On your attempt to build on Ubuntu 12.04 - which version of GCC did you used?

Thu, 2013-03-28 09:53
Sergey

Thanks for getting back to me!

For MacOS build:

I started out compiling with Apple's native GCC (LLVM-gcc), then tried both CLang and GCC 4.7 from homebrew. I'm happy to use any compiler that works - GCC 4.7 was just my last ditch attempt after the built-in compilers failed.

However, in all cases I'm building with and linking against python 2.7.3 installed with homebrew, not Apple's native python 2.7.1. I can try using the native python, but I would strongly prefer using the homebrew one, since I'd like to use PyRosetta with some other libraries installed there. As far as I can tell, the entire build process uses the homebrew python, so there's no cross-contamination between 2.7.1 and 2.7.3. Is there an inherent problem with using a non-native python? I was under the impression that, as long as you build and run using a single python install, it doesn't matter which install that is. Is that wrong?
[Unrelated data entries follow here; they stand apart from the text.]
File: config.mk
export PLATFORM = sky130hd
export DESIGN_NAME = bridge_adc_serial_readout_averager
export DESIGN_NICKNAME = d
export VERILOG_FILES = /design/src/rtl/core/bsra_pkg.sv /design/src/rtl/core/bsra_div.sv /design/src/rtl/core/bridge_adc_serial_readout_averager.sv
export SDC_FILE = /design/constraint.sdc
export NUM_CORES = 1
export LEC_CHECK = 0
export ABC_AREA = 1
export BUFFER_PORTS_ARGS = -buffer_cell sky130_fd_sc_hd__buf_2
export CORE_ASPECT_RATIO = 0.9
export CORE_MARGIN = 2
export CORE_UTILIZATION = 35
export DETAILED_ROUTE_END_ITERATION = 8
export PLACE_DENSITY = 0.57
export SLEW_MARGIN = 20
export SYNTH_ARGS = -nofsm -noshare
export SYNTH_HDL_FRONTEND = slang
export SYNTH_SLANG_ARGS = --single-unit
File: constraint.sdc
create_clock -name clk_i -period 3.3 [get_ports clk_i]
set_clock_uncertainty 0.2 [all_clocks]
set_input_delay 0.495 -clock clk_i [delete_from_list [all_inputs] [get_ports clk_i]]
set_output_delay 0.495 -clock clk_i [all_outputs]
set_load 0.02 [all_outputs]
==> src/rtl/dlq_pkg.sv <==
// Shared types and constants of the doubly linked queue manager.
package dlq_pkg;

    localparam int NODES   = 256;
    localparam int NODE_W  = $clog2(NODES);
    localparam int LINK_W  = NODE_W + 1;
    localparam int COUNT_W = 9;
    localparam int LEN_W   = 9;
    localparam int IN_W    = 24;
    localparam int OUT_W   = 24;

    localparam logic [LINK_W-1:0] NULL_LINK = LINK_W'(NODES);

    localparam logic [2:0] REQ_INS_TAIL  = 3'd0;
    localparam logic [2:0] REQ_INS_GROUP = 3'd1;
    localparam logic [2:0] REQ_PEEK_TAIL = 3'd2;
    localparam logic [2:0] REQ_RM_HEAD   = 3'd3;
    localparam logic [2:0] REQ_RM_TAIL   = 3'd4;
    localparam logic [2:0] REQ_UNLINK    = 3'd5;

    typedef enum logic [1:0] {
        ST_OK      = 2'd0,
        ST_EMPTY   = 2'd1,
        ST_NOTNODE = 2'd2,
        ST_RANGE   = 2'd3
    } status_t;

    typedef enum logic [2:0] {
        K_NOP,
        K_RANGE,
        K_INSERT,
        K_PEEK,
        K_RM_HEAD,
        K_RM_TAIL,
        K_UNLINK
    } kind_t;

    typedef struct packed {
        kind_t              kind;
        logic [NODE_W-1:0]  node;
        logic [LEN_W-1:0]   len;
    } op_t;

endpackage

==> src/rtl/dlq_front.sv <==
// Request intake: classifies each request and holds it in a two-entry queue.
module dlq_front (
    input  logic                    clk,
    input  logic                    rst_n,
    input  logic                    s_tvalid,
    output logic                    s_tready,
    input  logic [dlq_pkg::IN_W-1:0] s_tdata,
    output logic                    op_valid,
    output dlq_pkg::op_t            op,
    input  logic                    op_pop
);

    logic [2:0]                 req;
    logic [dlq_pkg::NODE_W-1:0] id;
    logic [dlq_pkg::LEN_W-1:0]  len;
    dlq_pkg::op_t               cls;
    logic [dlq_pkg::LEN_W:0]    span;

    dlq_pkg::op_t q_reg [2];
    logic         wr_ptr_reg, rd_ptr_reg;
    logic [1:0]   fill_reg;
    logic         push;

    assign req  = s_tdata[2:0];
    assign id   = s_tdata[10:3];
    assign len  = s_tdata[19:11];
    assign span = {2'b00, id} + {1'b0, len};

    always_comb
    begin
        cls.node = id;
        cls.len  = len;
        case (req)
            dlq_pkg::REQ_INS_TAIL:
            begin
                cls.kind = dlq_pkg::K_INSERT;
                cls.len  = dlq_pkg::LEN_W'(1);
            end
            dlq_pkg::REQ_INS_GROUP:
            begin
                if (len == '0)
                    cls.kind = dlq_pkg::K_NOP;
                else if (span > (dlq_pkg::LEN_W+1)'(dlq_pkg::NODES))
                    cls.kind = dlq_pkg::K_RANGE;
                else
                    cls.kind = dlq_pkg::K_INSERT;
            end
            dlq_pkg::REQ_PEEK_TAIL: cls.kind = dlq_pkg::K_PEEK;
            dlq_pkg::REQ_RM_HEAD:   cls.kind = dlq_pkg::K_RM_HEAD;
            dlq_pkg::REQ_RM_TAIL:   cls.kind = dlq_pkg::K_RM_TAIL;
            dlq_pkg::REQ_UNLINK:    cls.kind = dlq_pkg::K_UNLINK;
            default:                cls.kind = dlq_pkg::K_NOP;
        endcase
    end

    assign s_tready = (fill_reg != 2'd2);
    assign push     = s_tvalid && s_tready;
    assign op_valid = (fill_reg != 2'd0);
    assign op       = q_reg[rd_ptr_reg];

    always_ff @(posedge clk)
    begin
        if (push)
            q_reg[wr_ptr_reg] <= cls;
    end

    always_ff @(posedge clk or negedge rst_n)
    begin
        if (!rst_n)
        begin
            wr_ptr_reg <= 1'b0;
            rd_ptr_reg <= 1'b0;
            fill_reg   <= 2'd0;
        end
        else
        begin
            if (push)
                wr_ptr_reg <= !wr_ptr_reg;
            if (op_pop)
                rd_ptr_reg <= !rd_ptr_reg;
            fill_reg <= fill_reg + 2'(push) - 2'(op_pop);
        end
    end

endmodule
### config.mk
export PLATFORM = sky130hd
export DESIGN_NAME = mipz_ram
export DESIGN_NICKNAME = d
export VERILOG_FILES = /design/src/rtl/core/max_intensity_projection_z_unit_macros.svh /design/src/rtl/core/mipz_ram.sv
export SDC_FILE = /design/constraint.sdc
export NUM_CORES = 2
export LEC_CHECK = 0
export BUFFER_PORTS_ARGS = -buffer_cell sky130_fd_sc_hd__buf_4
export CAP_MARGIN = 20
export CORE_MARGIN = 4
export CORE_UTILIZATION = 45
export CTS_CLUSTER_DIAMETER = 150
export DETAILED_ROUTE_END_ITERATION = 6
export GPL_TIMING_DRIVEN = 1
export REMOVE_ABC_BUFFERS = 1
export SLEW_MARGIN = 20
export SYNTH_ARGS = -nofsm -noshare
export SYNTH_HDL_FRONTEND = slang
export SYNTH_SLANG_ARGS = --single-unit
### constraint.sdc
create_clock -name aclk -period 4.2 [get_ports aclk]
set_clock_uncertainty 0.2 [all_clocks]
set_input_delay 0.63 -clock aclk [delete_from_list [all_inputs] [get_ports aclk]]
set_output_delay 0.63 -clock aclk [all_outputs]
set_load 0.02 [all_outputs]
Btw - I haven't been able to get the --gccxml-compiler flag to take effect. No matter what compiler I give it, it uses Apple's llvm-gcc. It sounds like that's the one I should use for parsing/generation on MacOS, so I guess it's not a problem.

For Ubuntu build:

I used the version of GCC that came with Ubuntu - 4.6.3. Do I need to downgrade from that?

UPDATE

Running BuildPyRosetta.sh --gccxml-compiler=gcc-4.4 solves the problem on Ubuntu, so I guess gcc-4.6 was the problem.

UPDATE #2

Building in MacOS with native python works as well, so the homebrew install of python is the culprit.

UPDATE #3

Found some information on PyArg_ParseTuple warnings when linking against homebrewed python:

https://github.com/mxcl/homebrew/issues/9215
https://github.com/mxcl/homebrew/issues/12194
https://gist.github.com/aGHz/3758501

Commenting out #define HAVE_ATTRIBUTE_FORMAT_PARSETUPLE 1 in pyconfig.h fixes ‘PyArg_ParseTuple’ is an unrecognized format function type warnings ... but doesn't fix the problem with default argument values and segfaults.